# "CADPAT"-ish Airplane (could be: Hmmm, in uniform or air force sub-board?)



## Good2Golf (15 Mar 2006)

Looks like the same company (HyperStealth Ltd) that worked with DLR on CADPAT is branching out.  ;D

http://www.defense-update.com/products/f/f-16-camo.htm

Cheers,
Duey

p.s.  for the record, this wouldn't be too bad if "toned-down" slightly, i.e. more greyish, less-saturated/intense colours, like the new US ACUs.


----------



## vonGarvin (15 Mar 2006)

Check this photo out


----------



## Journeyman (15 Mar 2006)

OK, the OH-58, yes. The F-16, maybe not so much. I mean, what sort of top-down threat are American fast-movers facing these days?

Perhaps the same utility as the camo Budweiser beer truck servicing the Messes at Ft Bragg - - green/brown cam, with the Budweiser Eagle crest in black. I took pics, but the camera was......well, you know...Messes.

Edited to include a desert cam Budweiser truck. It's not the same, (or nearly as cool), but you get the idea.

The picture came from a US Cbt Medic's ("niner1whiskey") photo blog:
 http://shw.fotopages.com/4282352/budweiser-truck-in-desert-camouflage.htm


----------



## enfield (15 Mar 2006)

Journeyman said:
			
		

> OK, the OH-58, yes. The F-16, maybe not so much. I mean, what sort of top-down threat are American fast-movers facing these days?



They aren't. The F-16 is Jordanian - the article is about Jordan buying digital cam uniforms and painting their aircraft (scroll down the article for a pic of the Jordanian King in a digi-cam uniform).
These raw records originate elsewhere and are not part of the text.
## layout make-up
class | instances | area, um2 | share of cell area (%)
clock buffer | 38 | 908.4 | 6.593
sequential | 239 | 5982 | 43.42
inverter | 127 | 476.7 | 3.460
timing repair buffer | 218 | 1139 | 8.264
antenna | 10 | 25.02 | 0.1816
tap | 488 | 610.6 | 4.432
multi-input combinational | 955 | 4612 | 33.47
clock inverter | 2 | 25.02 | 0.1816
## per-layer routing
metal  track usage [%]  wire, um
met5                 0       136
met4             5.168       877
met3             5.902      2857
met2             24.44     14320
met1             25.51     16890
===== config.mk =====
export PLATFORM = sky130hd
export DESIGN_NAME = boreal_biquad_cascade_flat
export DESIGN_NICKNAME = d
export VERILOG_FILES = /design/src/rtl/boreal_biquad_cascade_if.sv /design/src/rtl/boreal_biquad_cascade.sv /design/src/flat_wrapper.sv
export SDC_FILE = /design/constraint.sdc
export NUM_CORES = 2
export LEC_CHECK = 0
export CELL_PAD_IN_SITES_DETAIL_PLACEMENT = 1
export CELL_PAD_IN_SITES_GLOBAL_PLACEMENT = 2
export CORE_ASPECT_RATIO = 0.7
export CORE_UTILIZATION = 48
export CTS_CLUSTER_DIAMETER = 100
export DETAILED_ROUTE_END_ITERATION = 7
export DONT_BUFFER_PORTS = 1
export PLACE_DENSITY_LB_ADDON = 0.1
export SYNTH_ARGS = -nofsm -noshare
export SYNTH_HDL_FRONTEND = slang
export SYNTH_SLANG_ARGS = --single-unit

===== constraint.sdc =====
create_clock -name clk -period 31 [get_ports clk]
set_input_delay 1.55 -clock clk [delete_from_list [all_inputs] [get_ports clk]]
set_output_delay 1.55 -clock clk [all_outputs]
set_load 0.02 [all_outputs]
Given the propensity of the Jordanian Air Force to be destroyed on the ground by the Israelis (and possibly the USAF in the near future) digital cam seems like a good idea for them. The Syrians should look into it as well.


----------



## YeOldFootman (16 Mar 2006)

What would be the advantage of a camouflaged plane?  I know if it were on the ground it would be harder to distinguish when looking from the sky, but how about in the air (I know nothing about air combat so could someone please enlighten me)


----------



## Michael Dorosh (16 Mar 2006)

YeOldFootman said:
			
		

> What would be the advantage of a camouflaged plane?  I know if it were on the ground it would be harder to distinguish when looking from the sky, but how about in the air (I know nothing about air combat so could someone please enlighten me)
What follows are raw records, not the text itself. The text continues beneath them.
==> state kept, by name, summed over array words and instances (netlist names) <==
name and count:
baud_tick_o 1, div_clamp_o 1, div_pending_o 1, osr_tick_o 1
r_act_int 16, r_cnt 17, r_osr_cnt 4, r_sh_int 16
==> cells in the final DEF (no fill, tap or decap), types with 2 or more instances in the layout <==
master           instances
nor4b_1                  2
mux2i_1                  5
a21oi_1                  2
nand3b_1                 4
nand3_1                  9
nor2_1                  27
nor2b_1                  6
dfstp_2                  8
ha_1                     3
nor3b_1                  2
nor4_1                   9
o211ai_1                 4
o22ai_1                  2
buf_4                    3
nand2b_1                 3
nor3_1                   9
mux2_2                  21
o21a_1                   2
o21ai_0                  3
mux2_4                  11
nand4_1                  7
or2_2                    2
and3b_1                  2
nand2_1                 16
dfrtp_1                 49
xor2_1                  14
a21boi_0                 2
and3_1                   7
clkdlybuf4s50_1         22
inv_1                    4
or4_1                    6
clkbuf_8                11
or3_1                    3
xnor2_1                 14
--- src/flat_wrapper.sv ---
// flat-port wrapper written by rule: the top's interface ports become plain ports
module next_piece_queue_flat 
#(
  parameter int DEPTH     = 3,
  parameter int ROW_W     = 10,
  parameter int SPAWN_COL = 6,
  parameter int BAG_MODE  = 1
)
  (clk, reset, bus_piece_in, bus_piece_valid, bus_take, bus_piece_ready, bus_cur_valid, bus_new_block, bus_next_block, bus_preview_ids, bus_count, bus_take_err);
  next_piece_queue_if #(.DEPTH(DEPTH), .ROW_W(ROW_W)) bus_i ();
  input  logic clk;
  input  logic reset;
  input wire logic [$bits(bus_i.piece_in)-1:0] bus_piece_in;
  input wire logic [$bits(bus_i.piece_valid)-1:0] bus_piece_valid;
  input wire logic [$bits(bus_i.take)-1:0] bus_take;
  output wire logic [$bits(bus_i.piece_ready)-1:0] bus_piece_ready;
  output wire logic [$bits(bus_i.cur_valid)-1:0] bus_cur_valid;
  output wire logic [$bits(bus_i.new_block)-1:0] bus_new_block;
  output wire logic [$bits(bus_i.next_block)-1:0] bus_next_block;
  output wire logic [$bits(bus_i.preview_ids)-1:0] bus_preview_ids;
  output wire logic [$bits(bus_i.count)-1:0] bus_count;
  output wire logic [$bits(bus_i.take_err)-1:0] bus_take_err;
  assign bus_i.piece_in = bus_piece_in;
  assign bus_i.piece_valid = bus_piece_valid;
  assign bus_i.take = bus_take;
  assign bus_piece_ready = bus_i.piece_ready;
  assign bus_cur_valid = bus_i.cur_valid;
  assign bus_new_block = bus_i.new_block;
  assign bus_next_block = bus_i.next_block;
  assign bus_preview_ids = bus_i.preview_ids;
  assign bus_count = bus_i.count;
  assign bus_take_err = bus_i.take_err;
  next_piece_queue #(.DEPTH(DEPTH), .ROW_W(ROW_W), .SPAWN_COL(SPAWN_COL), .BAG_MODE(BAG_MODE)) u_core (.clk(clk), .reset(reset), .bus(bus_i));
endmodule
The CAF painted false canopies on the bottom of the CF-18 as a deception; if in combat you see a plane make a quick break in one direction, at the speeds at which combat aircraft fly, you might have a split second to decide which maneuver you were going to take to respond to it - the false canopy was there to make an enemy pilot think wrong during that split second and make the wrong reaction. Other than that, visual cam is probably not as important as masking your infra-red or radar signature....at least according to the GI Joe comic books....


----------



## fourninerzero (16 Mar 2006)

YeOldFootman said:
			
		

> What would be the advantage of a camouflaged plane?  I know if it were on the ground it would be harder to distinguish when looking from the sky, but how about in the air (I know nothing about air combat so could someone please enlighten me)



the theroem is that the top of the plane is dark, while the bottom is a light color. this is to confuse the enemy, as if they are looking up at you from the bottom, you blend in with the sky, and if they are looking down at you, you blend in with the ground.


----------



## TCBF (16 Mar 2006)

"p.s.  for the record, this wouldn't be too bad if "toned-down" slightly, i.e. more greyish, less-saturated/intense colours, like the new US ACUs."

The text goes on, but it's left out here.